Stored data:
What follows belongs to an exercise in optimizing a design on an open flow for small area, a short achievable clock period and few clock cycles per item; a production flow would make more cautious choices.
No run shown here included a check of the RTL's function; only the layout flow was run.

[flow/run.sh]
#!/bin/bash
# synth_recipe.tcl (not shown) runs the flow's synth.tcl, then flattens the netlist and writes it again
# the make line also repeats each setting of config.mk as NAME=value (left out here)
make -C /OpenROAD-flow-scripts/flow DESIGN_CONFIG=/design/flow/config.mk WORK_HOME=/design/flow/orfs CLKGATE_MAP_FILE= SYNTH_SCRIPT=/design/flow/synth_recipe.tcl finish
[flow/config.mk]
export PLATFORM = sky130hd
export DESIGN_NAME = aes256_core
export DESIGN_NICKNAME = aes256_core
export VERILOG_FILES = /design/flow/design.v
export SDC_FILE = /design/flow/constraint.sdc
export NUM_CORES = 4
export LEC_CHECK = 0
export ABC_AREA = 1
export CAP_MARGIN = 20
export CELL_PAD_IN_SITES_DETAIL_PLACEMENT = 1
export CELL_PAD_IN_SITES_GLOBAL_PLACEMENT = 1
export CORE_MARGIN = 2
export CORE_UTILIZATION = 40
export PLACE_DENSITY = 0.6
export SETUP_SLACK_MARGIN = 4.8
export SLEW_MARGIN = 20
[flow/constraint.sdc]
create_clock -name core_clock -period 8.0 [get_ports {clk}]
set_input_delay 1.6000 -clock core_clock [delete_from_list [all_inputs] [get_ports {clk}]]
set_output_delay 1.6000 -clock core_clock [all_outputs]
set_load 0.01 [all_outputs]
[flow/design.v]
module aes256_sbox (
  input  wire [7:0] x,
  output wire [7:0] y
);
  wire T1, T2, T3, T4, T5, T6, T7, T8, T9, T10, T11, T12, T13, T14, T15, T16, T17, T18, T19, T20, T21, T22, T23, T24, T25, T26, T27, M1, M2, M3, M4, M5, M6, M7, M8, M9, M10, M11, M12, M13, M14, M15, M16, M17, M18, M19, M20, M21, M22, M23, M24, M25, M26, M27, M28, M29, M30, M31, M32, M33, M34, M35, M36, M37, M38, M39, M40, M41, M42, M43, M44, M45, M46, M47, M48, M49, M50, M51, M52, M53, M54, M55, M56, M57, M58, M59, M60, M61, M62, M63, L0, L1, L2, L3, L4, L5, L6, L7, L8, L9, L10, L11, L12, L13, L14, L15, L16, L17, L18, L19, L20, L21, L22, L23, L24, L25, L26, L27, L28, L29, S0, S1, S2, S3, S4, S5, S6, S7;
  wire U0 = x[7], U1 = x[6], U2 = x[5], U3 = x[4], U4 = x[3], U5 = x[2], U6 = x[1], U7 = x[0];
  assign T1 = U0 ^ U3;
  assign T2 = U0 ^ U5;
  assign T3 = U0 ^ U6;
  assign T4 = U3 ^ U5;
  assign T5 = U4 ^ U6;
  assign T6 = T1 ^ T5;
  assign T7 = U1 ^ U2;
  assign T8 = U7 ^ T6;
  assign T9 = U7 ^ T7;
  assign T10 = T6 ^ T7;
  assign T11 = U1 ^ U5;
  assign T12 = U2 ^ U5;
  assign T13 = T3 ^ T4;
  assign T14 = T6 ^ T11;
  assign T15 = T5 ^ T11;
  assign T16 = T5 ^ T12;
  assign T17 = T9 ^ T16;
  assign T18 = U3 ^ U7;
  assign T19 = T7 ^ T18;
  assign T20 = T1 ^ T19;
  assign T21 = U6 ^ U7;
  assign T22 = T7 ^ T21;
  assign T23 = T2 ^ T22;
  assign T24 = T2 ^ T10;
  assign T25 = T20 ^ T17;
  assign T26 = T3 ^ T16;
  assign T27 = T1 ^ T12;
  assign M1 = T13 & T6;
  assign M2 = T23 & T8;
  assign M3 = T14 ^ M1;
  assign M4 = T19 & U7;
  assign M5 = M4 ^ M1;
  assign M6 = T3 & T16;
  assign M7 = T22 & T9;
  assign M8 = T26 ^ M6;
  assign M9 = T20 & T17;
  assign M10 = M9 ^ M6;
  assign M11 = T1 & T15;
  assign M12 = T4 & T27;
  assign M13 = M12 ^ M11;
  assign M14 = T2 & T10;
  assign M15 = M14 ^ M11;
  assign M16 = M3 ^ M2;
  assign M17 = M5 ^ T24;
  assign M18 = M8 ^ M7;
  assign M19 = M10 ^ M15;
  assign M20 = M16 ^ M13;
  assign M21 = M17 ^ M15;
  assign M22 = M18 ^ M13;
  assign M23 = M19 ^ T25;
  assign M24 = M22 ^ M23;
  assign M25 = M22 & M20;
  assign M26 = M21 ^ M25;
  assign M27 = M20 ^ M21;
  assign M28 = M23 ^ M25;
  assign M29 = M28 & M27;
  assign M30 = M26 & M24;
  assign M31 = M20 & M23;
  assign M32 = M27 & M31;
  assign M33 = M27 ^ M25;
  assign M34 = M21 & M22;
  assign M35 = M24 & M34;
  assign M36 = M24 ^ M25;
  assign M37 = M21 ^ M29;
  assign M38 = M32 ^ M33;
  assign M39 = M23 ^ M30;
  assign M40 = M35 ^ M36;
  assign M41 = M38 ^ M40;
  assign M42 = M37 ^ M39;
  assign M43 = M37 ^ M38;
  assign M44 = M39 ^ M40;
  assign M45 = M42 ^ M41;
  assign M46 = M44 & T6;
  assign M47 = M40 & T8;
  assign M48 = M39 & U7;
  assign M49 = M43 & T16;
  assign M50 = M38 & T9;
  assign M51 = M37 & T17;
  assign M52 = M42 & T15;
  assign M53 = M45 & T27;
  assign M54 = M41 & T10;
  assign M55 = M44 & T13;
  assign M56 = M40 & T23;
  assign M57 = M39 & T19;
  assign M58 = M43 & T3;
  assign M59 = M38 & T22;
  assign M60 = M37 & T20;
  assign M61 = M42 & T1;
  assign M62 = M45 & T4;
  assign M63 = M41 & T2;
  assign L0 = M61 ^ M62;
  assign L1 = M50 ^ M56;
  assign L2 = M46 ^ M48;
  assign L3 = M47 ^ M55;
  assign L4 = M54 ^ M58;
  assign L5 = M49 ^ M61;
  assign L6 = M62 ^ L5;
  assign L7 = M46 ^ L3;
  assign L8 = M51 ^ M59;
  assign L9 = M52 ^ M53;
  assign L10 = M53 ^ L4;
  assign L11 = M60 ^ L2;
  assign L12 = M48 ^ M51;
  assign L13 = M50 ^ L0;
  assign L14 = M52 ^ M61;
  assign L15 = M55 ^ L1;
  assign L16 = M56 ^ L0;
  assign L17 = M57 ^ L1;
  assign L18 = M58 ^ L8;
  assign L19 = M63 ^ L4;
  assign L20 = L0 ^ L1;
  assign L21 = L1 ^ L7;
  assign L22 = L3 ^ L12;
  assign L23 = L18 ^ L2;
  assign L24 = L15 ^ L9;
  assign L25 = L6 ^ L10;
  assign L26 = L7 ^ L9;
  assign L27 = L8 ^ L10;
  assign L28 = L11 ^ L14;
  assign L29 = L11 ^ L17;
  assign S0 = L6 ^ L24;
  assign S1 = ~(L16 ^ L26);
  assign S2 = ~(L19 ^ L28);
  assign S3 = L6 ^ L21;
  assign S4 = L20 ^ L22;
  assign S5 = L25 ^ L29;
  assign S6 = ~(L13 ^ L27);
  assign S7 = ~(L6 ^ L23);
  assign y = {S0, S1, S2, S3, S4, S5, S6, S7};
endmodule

* * *

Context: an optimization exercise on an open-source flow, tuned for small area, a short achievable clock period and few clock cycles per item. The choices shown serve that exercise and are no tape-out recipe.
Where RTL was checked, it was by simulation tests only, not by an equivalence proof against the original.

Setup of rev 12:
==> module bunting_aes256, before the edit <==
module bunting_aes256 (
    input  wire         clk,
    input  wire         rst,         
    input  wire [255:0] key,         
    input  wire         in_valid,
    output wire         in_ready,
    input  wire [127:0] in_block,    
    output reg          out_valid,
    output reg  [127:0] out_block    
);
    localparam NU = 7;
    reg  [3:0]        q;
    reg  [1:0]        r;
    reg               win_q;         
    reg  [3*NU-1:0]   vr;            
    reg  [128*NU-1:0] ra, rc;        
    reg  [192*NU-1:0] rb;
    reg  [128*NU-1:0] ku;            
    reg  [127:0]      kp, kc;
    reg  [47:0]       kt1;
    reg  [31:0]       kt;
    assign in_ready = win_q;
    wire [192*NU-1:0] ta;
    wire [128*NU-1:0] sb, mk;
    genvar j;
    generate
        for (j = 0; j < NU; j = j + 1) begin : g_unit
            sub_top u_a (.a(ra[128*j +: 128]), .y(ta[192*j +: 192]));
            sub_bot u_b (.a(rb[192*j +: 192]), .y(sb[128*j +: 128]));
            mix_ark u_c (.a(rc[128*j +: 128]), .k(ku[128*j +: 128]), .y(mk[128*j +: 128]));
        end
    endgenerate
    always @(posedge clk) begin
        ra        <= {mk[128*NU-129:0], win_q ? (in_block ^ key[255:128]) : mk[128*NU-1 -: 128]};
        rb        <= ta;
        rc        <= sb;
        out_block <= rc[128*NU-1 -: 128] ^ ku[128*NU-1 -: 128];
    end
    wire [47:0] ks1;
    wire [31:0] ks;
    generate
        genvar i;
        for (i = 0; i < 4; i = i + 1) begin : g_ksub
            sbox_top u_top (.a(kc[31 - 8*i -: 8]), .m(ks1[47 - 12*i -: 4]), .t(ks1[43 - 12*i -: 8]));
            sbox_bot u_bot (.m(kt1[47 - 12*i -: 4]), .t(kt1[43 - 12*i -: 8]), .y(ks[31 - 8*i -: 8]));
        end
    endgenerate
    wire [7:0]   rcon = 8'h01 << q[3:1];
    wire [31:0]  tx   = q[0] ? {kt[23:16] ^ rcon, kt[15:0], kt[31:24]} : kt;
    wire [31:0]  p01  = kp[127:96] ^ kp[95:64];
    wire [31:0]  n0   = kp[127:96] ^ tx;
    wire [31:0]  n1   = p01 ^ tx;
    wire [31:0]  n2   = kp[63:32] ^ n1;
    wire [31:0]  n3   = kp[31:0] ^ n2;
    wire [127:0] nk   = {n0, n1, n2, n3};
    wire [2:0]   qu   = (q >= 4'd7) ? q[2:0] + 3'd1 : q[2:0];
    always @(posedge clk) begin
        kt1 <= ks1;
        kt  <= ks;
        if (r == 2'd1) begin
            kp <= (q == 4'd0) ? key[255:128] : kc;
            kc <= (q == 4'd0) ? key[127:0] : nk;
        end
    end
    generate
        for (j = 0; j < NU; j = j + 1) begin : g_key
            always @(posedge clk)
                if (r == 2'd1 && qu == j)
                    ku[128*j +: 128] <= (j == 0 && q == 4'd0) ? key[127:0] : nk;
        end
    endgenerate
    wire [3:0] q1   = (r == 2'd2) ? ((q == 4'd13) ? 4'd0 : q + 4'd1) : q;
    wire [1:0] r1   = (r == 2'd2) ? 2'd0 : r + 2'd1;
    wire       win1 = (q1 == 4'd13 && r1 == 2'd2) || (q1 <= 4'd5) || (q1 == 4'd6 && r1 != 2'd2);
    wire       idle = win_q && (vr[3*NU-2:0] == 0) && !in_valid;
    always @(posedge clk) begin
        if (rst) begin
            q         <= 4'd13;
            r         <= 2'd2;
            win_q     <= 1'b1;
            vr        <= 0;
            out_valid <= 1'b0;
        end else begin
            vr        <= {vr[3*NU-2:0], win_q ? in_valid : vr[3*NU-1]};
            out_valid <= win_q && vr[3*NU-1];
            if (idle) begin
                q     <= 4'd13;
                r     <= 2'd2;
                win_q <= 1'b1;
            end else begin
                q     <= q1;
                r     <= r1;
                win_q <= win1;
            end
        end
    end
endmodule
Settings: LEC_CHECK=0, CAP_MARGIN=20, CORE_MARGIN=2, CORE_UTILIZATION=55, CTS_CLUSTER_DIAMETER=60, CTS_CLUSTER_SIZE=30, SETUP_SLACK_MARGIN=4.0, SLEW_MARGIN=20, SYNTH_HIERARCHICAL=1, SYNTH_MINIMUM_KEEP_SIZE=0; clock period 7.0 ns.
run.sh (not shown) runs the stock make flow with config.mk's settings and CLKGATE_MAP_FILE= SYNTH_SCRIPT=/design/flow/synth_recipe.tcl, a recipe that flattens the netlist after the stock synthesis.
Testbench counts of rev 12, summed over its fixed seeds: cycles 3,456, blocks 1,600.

- What you need to do: Copy, exactly and only, the lines above that begin with the one containing "What follows belongs" and finish with the one containing "export PLATFORM = sky130hd".

- Result for this exercise:
What follows belongs to an exercise in optimizing a design on an open flow for small area, a short achievable clock period and few clock cycles per item; a production flow would make more cautious choices.
No run shown here included a check of the RTL's function; only the layout flow was run.

[flow/run.sh]
#!/bin/bash
# synth_recipe.tcl (not shown) runs the flow's synth.tcl, then flattens the netlist and writes it again
# the make line also repeats each setting of config.mk as NAME=value (left out here)
make -C /OpenROAD-flow-scripts/flow DESIGN_CONFIG=/design/flow/config.mk WORK_HOME=/design/flow/orfs CLKGATE_MAP_FILE= SYNTH_SCRIPT=/design/flow/synth_recipe.tcl finish
[flow/config.mk]
export PLATFORM = sky130hd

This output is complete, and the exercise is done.